Theorem 7.34 in Apostol's MATHEMATICAL ANALYSIS, 2nd ed: Is this condition in the statement essential?

Question

Here is Theorem 7.34 (the Second Fundamental Theorem of Integral Calculus), in Chapter 7, in the book Mathematical Analysis - A Modern Approach To Advanced Calculus by Tom M. Apostol, 2nd edition:

Assume that $f$ is a real-valued, Riemann-integrable function on $[a, b]$. Let $g$ be a function defined on $[a, b]$ such that the derivative $g^\prime$ exists in $(a, b)$ and has the value $$ g^\prime (x) = f(x) \ \mbox{ for every $x$ in $(a, b)$}. $$ At the ednpoints assume that $g(a+)$ and $g(b-)$ exist and satisfy $$ g(a) - g(a+) = g(b) - g(b-).$$ Then we have $$ \int_a^b f(x) \, dx = \int_a^b g^\prime(x)\, dx = g(b) - g(a). $$

And, here is Apostol's proof of this theorem:

For every partition of $[a, b]$, we can write $$ g(b) - g(a) = \sum_{k=1}^n \left[ g \left( x_k \right) - g \left( x_{k-1} \right) \right] = \sum_{k=1}^n g^\prime \left( t_k \right) \Delta x_k = \sum_{k=1}^n f \left( t_k \right) \Delta x_k, $$ where $t_k$ is a point in $\left( x_{k-1}, x_k \right)$ determined by the Mean Value Theorem of differential calculus. But, for a given $\varepsilon > 0$, the partition can be taken so fine that $$ \left\lvert g(b) - g(a) - \int_a^b f(x) \, dx \right\rvert = \left\lvert \sum_{k=1}^n f \left( t_k \right) \Delta x_k - \int_a^b f(x) \, dx \right\rvert < \varepsilon, $$ and this proves the theorem.

Although I understand the statement as well as the proof of the Second Fundamental Theorem of Integral Calculus as given by Apostol, there is one catch.
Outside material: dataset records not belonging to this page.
**src/rtl/psi_pkg.sv**
```systemverilog
// Shared constants for the power module status indication block.
// Assumes a 100 MHz core clock and an 8-bit intake temperature in degC.
package psi_pkg;

	// Core clock rate
	localparam int CLK_MHZ = 100;

	// Blink half period, in ms; one hertz at fifty percent duty
	localparam real BLINK_HALF_MS = 500.0;
	localparam int BLINK_HALF_CYCLES = int'(BLINK_HALF_MS * 1000.0 * CLK_MHZ);
	localparam int BLINK_W = 26;

	// Least input-good pre-warning ahead of outputs-good, in ms
	localparam real EARLY_WARN_MS = 0.5;
	localparam int EARLY_WARN_CYCLES = int'(EARLY_WARN_MS * 1000.0 * CLK_MHZ);
	localparam int EARLY_W = 16;

	// Intake temperature thresholds, degC
	localparam int TEMP_W = 8;
	localparam logic [7:0] WARN_SET_C = 8'h4B;
	localparam logic [7:0] WARN_CLR_C = 8'h46;
	localparam logic [7:0] FAULT_SET_C = 8'h50;
	localparam logic [7:0] FAULT_CLR_C = 8'h4B;

	// Address strap decode: base | (level << 1)
	localparam int STRAP_W = 3;
	localparam logic [7:0] CTRL_ADDR_BASE = 8'hB0;
	localparam logic [7:0] EEPROM_ADDR_BASE = 8'hA0;

	// Open-drain data value while pulling low
	localparam logic OD_LOW = 1'b0;

	// Input-loss sequence, Gray coded along the usual path
	typedef enum logic [1:0]
	{
		PSI_LOSS_IDLE = 2'h0,
		PSI_LOSS_EARLY = 2'h1,
		PSI_LOSS_DOWN = 2'h3
	} psi_loss_t;

endpackage

```
**src/rtl/psi_thermal_if.sv**
```systemverilog
// Carrier between the status top and one thermal hysteresis comparator.
// Assumes the top drives the temperature and reads back the flag.
`timescale 1ns/1ps
interface psi_thermal_if;
	logic [psi_pkg::TEMP_W-1:0] temp; // Intake temperature, degC
	logic flag; // Threshold condition held with hysteresis

	modport src
	(
		output temp,
		input flag
	);
	modport hys
	(
		input temp,
		output flag
	);
endinterface

```
**src/rtl/psi_hysteresis.sv**
```systemverilog
// Threshold comparator with hysteresis on the intake temperature.
// Assumes temperature is synchronous to clk; SET_C is above CLR_C.
`timescale 1ns/1ps
module psi_hysteresis
#(
	parameter logic [7:0] SET_C = 8'h4B,
	parameter logic [7:0] CLR_C = 8'h46
)
(
	input wire logic clk,
	input wire logic reset_n,
	psi_thermal_if.hys th
);
	import psi_pkg::*;

	// All state of the comparator
	typedef struct packed
	{
		logic flag;
	} psi_hys_state_t;

	psi_hys_state_t st; // Registered state
	psi_hys_state_t next_st; // Next state

	// Set at or above SET_C, clear at or below CLR_C, else hold;
	// the dead band keeps the flag from chattering near one point
	always_comb
	begin
		next_st = st;
		if (th.temp >= SET_C)
			next_st.flag = 1'b1;
		else if (th.temp <= CLR_C)
			next_st.flag = 1'b0;
	end

	// State register
	always_ff @(posedge clk or negedge reset_n)
	begin
		if (!reset_n)
			st <= '0;
		else
			st <= next_st;
	end

	assign th.flag = st.flag;

	chk_hys_set: assert property (
		@(posedge clk) disable iff (!reset_n)
		(th.temp >= SET_C) |=> th.flag)
		else $error("hysteresis flag not set at threshold");
	chk_hys_clear: assert property (
		@(posedge clk) disable iff (!reset_n)
		(th.temp <= CLR_C) |=> !th.flag)
		else $error("hysteresis flag not cleared at recovery point");
	chk_hys_hold: assert property (
		@(posedge clk) disable iff (!reset_n)
		(th.temp > CLR_C && th.temp < SET_C) |=> $stable(th.flag))
		else $error("hysteresis flag moved inside the dead band");
endmodule

```
**src/rtl/psi_status_top.sv**
```systemverilog
// Status indication logic of the power module: LED, open-drain status
// lines, thermal warning and fault, address strap decode.
// Assumes all inputs are synchronous to clk; all but main_enable_n and addr_strap come from analog monitors.
`timescale 1ns/1ps
module psi_status_top
#(
	parameter int BLINK_CYCLES = psi_pkg::BLINK_HALF_CYCLES,
	parameter int EARLY_CYCLES = psi_pkg::EARLY_WARN_CYCLES
)
(
	input wire logic clk,
	input wire logic reset_n,
	input wire logic input_present,
	input wire logic input_in_limits,
	input wire logic standby_on,
	input wire logic main_output_on,
	input wire logic outputs_valid,
	input wire logic main_below_limit,
	input wire logic main_oc_warn,
	input wire logic main_uv_warn,
	input wire logic main_ov_warn,
	input wire logic fan_fault,
	input wire logic standby_oc_fault,
	input wire logic main_oc_fault,
	input wire logic main_ov_fault,
	input wire logic module_warning,
	input wire logic [psi_pkg::TEMP_W-1:0] intake_temp,
	input wire logic [psi_pkg::STRAP_W-1:0] addr_strap,
	input wire logic main_enable_n,
	output logic main_enable,
	output logic thermal_warning,
	output logic thermal_fault,
	output logic latched_fault,
	output logic led_green,
	output logic led_amber,
	output logic input_good_o,
	output logic input_good_oe,
	output logic outputs_good_flag_o,
	output logic outputs_good_flag_oe,
	output logic alert_n_o,
	output logic alert_n_oe,
	output logic [7:0] ctrl_addr,
	output logic [7:0] eeprom_addr
);
	import psi_pkg::*;

	// Counter end values at the counters' own widths
	localparam logic [BLINK_W-1:0] BLINK_LAST = BLINK_W'(BLINK_CYCLES - 1);
	localparam logic [EARLY_W-1:0] EARLY_LAST = EARLY_W'(EARLY_CYCLES - 1);

	// All state of the block apart from the two thermal comparator flags
	typedef struct packed
	{
		psi_loss_t loss; // Input-loss sequence
		logic [EARLY_W-1:0] early_cnt; // Pre-warning timer
		logic [BLINK_W-1:0] blink_cnt; // Blink half-period timer
		logic blink_on; // Blink phase
		logic enable_n_prev; // Last main-enable level
		logic latched; // Latched main output fault
		logic main_on; // Main output enable to power stage
		logic strap_done; // Strap has been captured
		logic input_good; // Input-good line level
		logic outputs_good; // Outputs-good line level
		logic alert_act; // Alert pulled low
		logic green; // Green element lit
		logic amber; // Amber element lit
		logic [7:0] ctrl_addr; // Controller target address
		logic [7:0] eeprom_addr; // EEPROM target address
	} psi_state_t;

	psi_state_t st; // Registered state
	psi_state_t next_st; // Next state

	logic input_ok; // Input present and within limits
	logic module_off; // No input and no standby
	logic amber_solid; // Any cause for solid amber
	logic alert_cause; // Any warning or fault
	logic enable_toggle; // Main-enable changed level
	logic fault_event; // Latching main output fault seen

	psi_thermal_if warn_if (); // Warning comparator link
	psi_thermal_if fault_if (); // Fault comparator link

	assign warn_if.temp = intake_temp;
	assign fault_if.temp = intake_temp;

	// Warning: set 75C, clear 70C
	psi_hysteresis #(.SET_C(WARN_SET_C), .CLR_C(WARN_CLR_C)) u_warn
	(
		.clk(clk),
		.reset_n(reset_n),
		.th(warn_if)
	);

	// Fault: set 80C, clear 75C, restarts on its own
	psi_hysteresis #(.SET_C(FAULT_SET_C), .CLR_C(FAULT_CLR_C)) u_fault
	(
		.clk(clk),
		.reset_n(reset_n),
		.th(fault_if)
	);

	// Condition decode, all from current inputs and state
	always_comb
	begin
		input_ok = input_present && input_in_limits;
		module_off = !input_present && !standby_on;
		amber_solid = main_oc_warn || main_uv_warn ||
			main_ov_warn || fan_fault || standby_oc_fault ||
			main_oc_fault || main_ov_fault || warn_if.flag ||
			fault_if.flag || st.latched;
		alert_cause = amber_solid || module_warning;
		enable_toggle = (main_enable_n != st.enable_n_prev);
		fault_event = main_oc_fault || main_ov_fault;
	end

	// Next state
	always_comb
	begin
		next_st = st;
		// Free-running blink timebase shared by both colours
		if (st.blink_cnt >= BLINK_LAST)
		begin
			next_st.blink_cnt = '0;
			next_st.blink_on = !st.blink_on;
		end
		else
			next_st.blink_cnt = st.blink_cnt + 1'b1;

		// Latched faults: a new fault wins over a toggle in one cycle
		next_st.enable_n_prev = main_enable_n;
		if (fault_event)
			next_st.latched = 1'b1;
		else if (enable_toggle)
			next_st.latched = 1'b0;

		// Main on only when host asks and nothing blocks it
		next_st.main_on = !main_enable_n && !fault_if.flag &&
			!st.latched;

		// Input loss: hold outputs-good up for the pre-warning time
		case (st.loss)
			PSI_LOSS_IDLE:
			begin
				if (!input_ok)
				begin
					next_st.loss = PSI_LOSS_EARLY;
					next_st.early_cnt = '0;
				end
			end
			PSI_LOSS_EARLY:
			begin
				if (input_ok)
					next_st.loss = PSI_LOSS_IDLE;
				else if (st.early_cnt >= EARLY_LAST)
					next_st.loss = PSI_LOSS_DOWN;
				else
					next_st.early_cnt = st.early_cnt + 1'b1;
			end
			PSI_LOSS_DOWN:
			begin
				if (input_ok)
					next_st.loss = PSI_LOSS_IDLE;
			end
			default:
			begin
				next_st.loss = PSI_LOSS_IDLE;
			end
		endcase

		// Status line levels
		next_st.input_good = input_ok;
		next_st.outputs_good = outputs_valid &&
			!main_below_limit &&
			(next_st.loss != PSI_LOSS_DOWN);
		next_st.alert_act = alert_cause;

		// LED priority: off, solid amber, blink amber, green
		if (module_off)
		begin
			next_st.green = 1'b0;
			next_st.amber = 1'b0;
		end
		else if (amber_solid)
		begin
			next_st.green = 1'b0;
			next_st.amber = 1'b1;
		end
		else if (module_warning)
		begin
			next_st.green = 1'b0;
			next_st.amber = st.blink_on;
		end
		else if (standby_on && main_output_on)
		begin
			next_st.green = 1'b1;
			next_st.amber = 1'b0;
		end
		else if (standby_on && input_ok)
		begin
			next_st.green = st.blink_on;
			next_st.amber = 1'b0;
		end
		else
		begin
			next_st.green = 1'b0;
			next_st.amber = 1'b0;
		end

		// Strap is read once after reset; a moving strap is ignored
		if (!st.strap_done)
		begin
			next_st.strap_done = 1'b1;
			next_st.ctrl_addr = CTRL_ADDR_BASE | {4'h0, addr_strap, 1'b0};
			next_st.eeprom_addr = EEPROM_ADDR_BASE | {4'h0, addr_strap, 1'b0};
		end
	end

	// State register
	always_ff @(posedge clk or negedge reset_n)
	begin
		if (!reset_n)
			st <= '0;
		else
			st <= next_st;
	end

	// Outputs; open-drain lines only ever pull low
	assign main_enable = st.main_on;
	assign thermal_warning = warn_if.flag;
	assign thermal_fault = fault_if.flag;
	assign latched_fault = st.latched;
	assign led_green = st.green;
	assign led_amber = st.amber;
	assign input_good_o = OD_LOW;
	assign input_good_oe = !st.input_good;
	assign outputs_good_flag_o = OD_LOW;
	assign outputs_good_flag_oe = !st.outputs_good;
	assign alert_n_o = OD_LOW;
	assign alert_n_oe = st.alert_act;
	assign ctrl_addr = st.ctrl_addr;
	assign eeprom_addr = st.eeprom_addr;

	chk_led_dark_off: assert property (
		@(posedge clk) disable iff (!reset_n)
		module_off |=> (!led_green && !led_amber))
		else $error("LED lit while module fully off");
	chk_green_solid_on: assert property (
		@(posedge clk) disable iff (!reset_n)
		(!module_off && !alert_cause && standby_on && main_output_on)
		|=> led_green)
		else $error("green not solid with both rails on");
	chk_green_blink: assert property (
		@(posedge clk) disable iff (!reset_n)
		(!module_off && !alert_cause && standby_on && !main_output_on &&
		input_ok) |=> (led_green == $past(st.blink_on)))
		else $error("green not following blink phase");
	chk_amber_over_green: assert property (
		@(posedge clk) disable iff (!reset_n)
		(!module_off && amber_solid) |=> (led_amber && !led_green))
		else $error("amber not solid or green not dark");
	chk_amber_blink: assert property (
		@(posedge clk) disable iff (!reset_n)
		(!module_off && !amber_solid && module_warning)
		|=> (led_amber == $past(st.blink_on)) && !led_green)
		else $error("amber not blinking on module warning");
	chk_addr_pair: assert property (
		@(posedge clk) disable iff (!reset_n)
		st.strap_done |-> (ctrl_addr[0] == 1'b0 &&
		ctrl_addr[3:0] == eeprom_addr[3:0] &&
		ctrl_addr[7:4] == CTRL_ADDR_BASE[7:4] &&
		eeprom_addr[7:4] == EEPROM_ADDR_BASE[7:4]))
		else $error("target addresses not decoded as a pair");
	chk_input_good_lvl: assert property (
		@(posedge clk) disable iff (!reset_n)
		1'b1 |=> (input_good_oe == !$past(input_ok)))
		else $error("input-good line not tracking input");
	chk_early_warn: assert property (
		@(posedge clk) disable iff (!reset_n)
		(st.loss == PSI_LOSS_EARLY && next_st.loss == PSI_LOSS_DOWN)
		|-> (st.early_cnt == EARLY_LAST))
		else $error("outputs-good dropped before pre-warning time");
	chk_outputs_good: assert property (
		@(posedge clk) disable iff (!reset_n)
		(!outputs_valid || main_below_limit) |=> outputs_good_flag_oe)
		else $error("outputs-good not low on failed output");
	chk_alert_follow: assert property (
		@(posedge clk) disable iff (!reset_n)
		1'b1 |=> (alert_n_oe == $past(alert_cause)))
		else $error("alert not following its cause");
	chk_fault_clear: assert property (
		@(posedge clk) disable iff (!reset_n)
		(enable_toggle && !fault_event) |=> !latched_fault)
		else $error("latched fault not cleared by enable toggle");
	chk_shutdown: assert property (
		@(posedge clk) disable iff (!reset_n)
		fault_if.flag |=> !main_enable)
		else $error("main output on during thermal fault");
endmodule

```
**config.mk**
```make
export PLATFORM = sky130hd
export DESIGN_NAME = psi_status_top
export DESIGN_NICKNAME = d
export VERILOG_FILES = /design/src/rtl/psi_pkg.sv /design/src/rtl/psi_thermal_if.sv /design/src/rtl/psi_hysteresis.sv /design/src/rtl/psi_status_top.sv
export SDC_FILE = /design/constraint.sdc
export NUM_CORES = 1
export LEC_CHECK = 0
export BUFFER_PORTS_ARGS = -buffer_cell sky130_fd_sc_hd__buf_2
export CAP_MARGIN = 10
export CORE_AREA = 10 10 95 97
export CTS_BUF_LIST = sky130_fd_sc_hd__clkbuf_2 sky130_fd_sc_hd__clkbuf_4 sky130_fd_sc_hd__clkbuf_8
export CTS_CLUSTER_SIZE = 20
export DETAILED_ROUTE_END_ITERATION = 8
export DIE_AREA = 0 0 105 107
export HOLD_SLACK_MARGIN = 0.08
export PLACE_DENSITY_LB_ADDON = 0.2
export SLEW_MARGIN = 20
export SYNTH_ARGS = -nofsm -noshare
export SYNTH_HDL_FRONTEND = slang
export SYNTH_HIERARCHICAL = 1
export SYNTH_SLANG_ARGS = --single-unit
```
**constraint.sdc**
```tcl
create_clock -name clk -period 2 [get_ports clk]
set_input_delay 0.3 -clock clk [delete_from_list [all_inputs] [get_ports clk]]
set_output_delay 0.3 -clock clk [all_outputs]
set_load 0.05 [all_outputs]
```
* Word level (Yosys, flattened, before mapping)
Cells that the tools add are included.
** Storage, ports and cells
- Register bits after elaboration :: 64
- Input port bits :: 28
- Output and inout bits :: 28
- Word-level logic and storage cells :: 86
** Operators by class
- $add $sub $neg :: 2
- Order comparisons :: 6
- Equality and inequality tests :: 7
- Muxes and demuxes :: 20
- Reduce and logical (&&, ||, !) cells :: 34
** Operator list (count)
- 16-bit two-way mux :: 2
- 16-bit case mux with 2 select lines :: 1
- 26-bit by 1-bit adder with 26-bit output, second input constant :: 1
- 26-bit greater-or-equal comparator, second input constant :: 1
- 26-bit two-way mux :: 1
- 18-bit two-way mux :: 1
- 16-bit by 1-bit adder with 16-bit output, second input constant :: 1
- 16-bit greater-or-equal comparator, second input constant :: 1
- 8-bit by 7-bit greater-or-equal comparator with 1-bit output, second input constant :: 2
- 8-bit by 7-bit <= comparator with 1-bit output, second input constant :: 2
- 2-bit two-way mux :: 8
- 1-bit logical OR :: 11
- 1-bit logical NOT :: 9
- 1-bit logical AND :: 8
- 2-bit inequality test, second input constant :: 4
- 2-bit nonzero test :: 4
- 1-bit two-way mux :: 6
- 2-bit case mux with 3 select lines :: 1
- 4-bit AND reduction :: 1
- 2-bit by 1-bit == test with 1-bit output, second input constant :: 1
- 2-bit == test, second input constant :: 1
- 2-bit logical NOT :: 1
- 1-bit inequality test :: 1

* Depth between registers and ports, before layout
- Depth in word-level cells :: 11
- Depth in mapped cells :: 7
- Mapped depth without buffers :: 6

* Modules after synthesis
Netlist, hierarchy kept.
** Modules (own cells, without submodules)
- psi_status_top :: instances 1, cells an instance 316, area each 3050.4 um^2, sequential area each 1451.4 um^2
- psi_hysteresis at u_warn :: instances 1, cells an instance 7, area each 57.6 um^2, sequential area each 25.0 um^2
- psi_hysteresis at u_fault :: instances 1, cells an instance 3, area each 42.5 um^2, sequential area each 25.0 um^2

* Least setup slack after synthesis
Ideal clock, no wire load.
- Path type :: reg2reg
- From :: reg st[52] (netlist bit)
- To :: reg st[63] (netlist bit)
- Library setup time :: 0.126 ns
- Arrival time :: 1.768 ns
- Data required time :: 1.874 ns
- Path slack :: 0.106 ns
- Cell stages (with the launch flop) :: 8
- Buffers on the path :: 1
- Clock period less this slack :: 1.894 ns
- Cells stage by stage :: dfrtp_1 ha_1 nand3_1 a2111oi_4 or2_1 buf_2 nor3_1 a221o_1
** On the way
- Cells in the longest elaborated chain, start to end :: 4
- Elaborated cells on any way between the ends :: 7
- Classes of those cells :: 1 x add/sub; 1 x order compare; 1 x eq/ne; 3 x mux; 1 x reduce/logical
** Ends and longest elaborated chain
- from (decl) :: RTL line psi_status_top.sv:71 : psi_state_t st;
- from (signal assigned) :: RTL line psi_status_top.sv:225 : st <= next_st;
- 16-bit by 1-bit adder with 16-bit output :: RTL line psi_status_top.sv:158 : next_st.early_cnt = st.early_cnt + 1'b1;
- 16-bit two-way mux :: RTL line psi_status_top.sv:155 : else if (st.early_cnt >= EARLY_LAST)
- 16-bit two-way mux :: RTL line psi_status_top.sv:153 : if (input_ok)
- 16-bit case mux with 2 select lines :: RTL line psi_status_top.sv:142 : case (st.loss)
Several ways; a longest one is shown, not always the timed one. The select of a mux whose other input is x is not followed.
A chain may end at the register's enable or synchronous reset.

* Worst setup path after layout
- From :: reg st[65] (netlist bit)
- To :: reg st[57] (netlist bit)
** On the way
- Cells in the longest elaborated chain, start to end :: 3
** Ends and longest elaborated chain (RTL line)
- 16-bit greater-or-equal comparator :: psi_status_top.sv:155
- 2-bit inequality test (no line)
- 4-bit AND reduction (no line)
No other way between the ends.

==> results.sh <==
export IMPL_path_class="register to register"
export IMPL_core_um2=7137
export IMPL_finalWorstSetupSlack_ns=0.1207
export IMPL_die_height_um=107
export IMPL_hpwl_um=5197
export IMPL_cts_tree="done"
export IMPL_core_rowCount=31
export IMPL_vias=2502
export IMPL_hold_viol=0
export IMPL_clk_latency_ns=0.33
export IMPL_final_net_count=414
export IMPL_clkSinkCount=60
export IMPL_critPathLaunch="st[65]"
export IMPL_cts_max_path_buffers=2
export IMPL_power_density_nw_per_um2=765.8
export IMPL_vias_per_cell=5.127
export IMPL_seq_area_frac_synth_pct=47.66
export IMPL_placedCellCount=471
export IMPL_synth_largest_area_cell="dfrtp_1"
export IMPL_grt_usage_pct=12.63
export IMPL_dieWidth_um=105
export IMPL_drtIter0Drc=122
export IMPL_area_growth_pct=18.67
export IMPL_finalCritPeriodShare_pct=93.96
export IMPL_slew_violations=0
export IMPL_ir_drop_v=0.0003712
export IMPL_max_clock_freq_mhz=532.1
export IMPL_grt_pass1_wl_um=11850
export IMPL_postCtsSetupRepairBufs=0
export IMPL_start_kind="register"
export IMPL_ant_nets=0
export IMPL_grt_overflow_total=0
export IMPL_clockRootBuffer="clkbuf_8"
export IMPL_power_mw=2.863
export IMPL_ys_ff_latch=60
export IMPL_preCtsSetupSlack_ns=-0.005142
export IMPL_cp_max_fo=8
export IMPL_htree_levels=3
export IMPL_drive_gt1_share_pct=26.48
export IMPL_critPathTopFamily="simple AND/OR/NAND/NOR gates"
export IMPL_synth_top_cell_area_share_pct=47.66
export IMPL_clk_pin_slew_ns=0.07
export IMPL_cpPeakStageDelay_ns=0.42
export IMPL_grt_pass1_vias=2513
export IMPL_p_leak_nw=1.672
export IMPL_rsz0062_at_grt="no"
export IMPL_slowest_stage="dfrtp_1"
export IMPL_maxCapViolations=0
export IMPL_path_cells="nor4_1 > nor2_1 > or2_4 > buf_4 > o311ai_0 > o211ai_1"
export IMPL_reg2reg_from="st[65]"
export IMPL_antenna_found_initial=0
export IMPL_final_util_pct=52.38
export IMPL_first_pass_iters=4
export IMPL_setup_viol=0
export IMPL_diodes=0
export IMPL_arrival_ns=2.08
export IMPL_critPathBufInv=1
export IMPL_hold_start="main_enable_n"
export IMPL_dieArea_um2=11240
export IMPL_fin_skew_ns=0.005591
export IMPL_slew_headroom_pct=65.99
export IMPL_final_cells=488
export IMPL_initial_core_util_pct=44.14
export IMPL_syn_inst=326
export IMPL_io_buffers=47
export IMPL_numCtsBuffers=9
export IMPL_worstHoldPathType="primary input to register"
export IMPL_status="finished clean"
export IMPL_ioPinCount=56
export IMPL_gp_congestion=0.8393
export IMPL_tightestPinTransition_ns=0.5102
export IMPL_syn_avg_cell_area_um2=9.664
export IMPL_drc=0
export IMPL_routedWlPerCell_um=14.39
export IMPL_ys_types=50
export IMPL_synth_area_top_cells="dfrtp_1, xor2_1, nor2_1"
export IMPL_synth_area_um2=3151
export IMPL_period_needed_ns=1.879
export IMPL_grt_max_degree=41
export IMPL_drt_total_wl_um=7021
export IMPL_ys_warnings_count=6
export IMPL_cp_end_kind="register"
export IMPL_critPathRequiredTime_ns=2.20
registers in the layout, summed over array words and instances, names as in the netlist:
register / cells
st: 49
eeprom_addr: 4
alert_n_oe: 1
latched_fault: 1
led_amber: 1
led_green: 1
main_enable: 1
u_fault/th.flag: 1
u_warn/th.flag: 1
cells by family (layout without fill, tap and decap cells):
| logic type | count (synthesis) | in the layout | synth area share, % |
|---|---|---|---|
| buffers and inverters | 36 | 92 | 7.148 |
| DFF | 60 | 60 | 47.66 |
| xor gates and xnor gates | 25 | 25 | 6.950 |
| muxes | 3 | 3 | 1.072 |
| AOI/OAI and AO/OA | 46 | 46 | 11.48 |
| adders and majority gates | 2 | 2 | 0.7942 |
| other | 2 | 9 | 0.2384 |
| and+or+nand+nor | 152 | 152 | 24.66 |
power breakdown:
group	leakage (nW)	switching (mW)	internal, mW
Combinational	0.813	0.285	0.185
Sequential	0.770	0.111	1.29
Clock	0.0892	0.483	0.507
repair_timing:
| item | CTS | global route |
|---|---|---|
| resized for setup | 1 | 8 |
| endpoints found under the setup margin | 1 | 11 |
| hold buffers | 1 | 0 |
| endpoints found under the hold margin | 20 | 0 |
What is the point of the very last equality in the statement of the theorem? For the Mean Value Theorem of Differential Calculus to be applicable, it should suffice for the function $g$ to be either continuous from the left at $a$ and from the right at $b$, or for the one sided limits $g(a+)$ and $g(b-)$ to exist as finite values.

Answer 1

The key is that we assume that $g$ is differentiable only on the open interval $(a, b) $ and not necessarily at end points. Further the equality $g'=f$ is also on the open interval $(a, b) $.

The assumption about existence of $g(a+),g(b-) $ is essentially equivalent to saying that $g$ is continuous on closed interval $[a,b] $. For, we can always redefine $g$ at end points $a,b$ to match its limits on those points and make it continuous.
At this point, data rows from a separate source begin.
===== src/design/pts_postscaler.v =====
// output postscaler: one event per selected number of matches
`include "pts_defines.vh"
module pts_postscaler (
    input wire pclk,
    input wire presetn,
    input wire match,
    input wire [3:0] sel,
    output wire event_pulse
);
    reg [3:0] cnt_q;

    // code n gives ratio n+1; comparing with >= tolerates a lowered code
    assign event_pulse = match && (cnt_q >= sel); // see [RULE1]

    always @(posedge pclk or negedge presetn)
    begin
        if (!presetn)
            cnt_q <= 4'h0;
        else if (match)
        begin
            if (cnt_q >= sel)
                cnt_q <= 4'h0;
            else
                cnt_q <= cnt_q + 4'h1;
        end
    end
endmodule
The theorem then says that $$\int_a^b f(x) \, dx=g(b-) - g(a+)\tag{1} $$ The equality $$g(a) - g(a+) = g(b) - g(b-)$$ is only to replace the right hand side of equation $(1)$ with $g(b) - g(a) $.

The real surprise is that the assumption on existence of limits of $g$ at end points $a, b$ is unnecessary. Rather it can be proved that these limits exist using Riemann integrability of $f$.

More formally and more generally we can state the fundamental theorem as follows:

Second Fundamental Theorem of Calculus: Let $f:[a, b] \to\mathbb{R} $ be Riemann integrable on $[a, b] $ and let $g:(a, b) \to\mathbb{R} $ be a function such that $g'=f$ on $(a, b) $. Then the limits $g(a+), g(b-) $ exist and $\int_a^b f(x) \, dx=g(b-) - g(a+) $.

To prove it we first establish the result under the conditions that $g$ is defined and continuous on $[a, b] $ and $g'=f$ in $(a, b) $. This is exactly what is proved in the question using mean value theorem. And then we can prove the general version stated above by taking an arbitrary but fixed point $c$ in $(a, b) $ and note that for $c<x<b$ we have $$g(x) =\int_c^x f(t) \, dt+g(c) $$ Now letting $x\to b^-$ we get $$g(b-) =\int_c^b f(t) \, dt+g(c) \tag{2}$$ Similarly for $a<x<c$ we have $$g(c) - g(x) =\int_x^c f(t) \, dt$$ ie $$g(x) =g(c) - \int_x^c f(t) \, dt$$ Letting $x\to a^+$ we get $$g(a+) = g(c) - \int_a^c f(t) \, dt\tag{3}$$ Subtracting $(3)$ from $(2)$ we get $$g(b-) - g(a+) =\int_a^c f(t) \, dt+\int_c^b f(t) \, dt=\int_a^b f(t) \, dt$$ and we are done.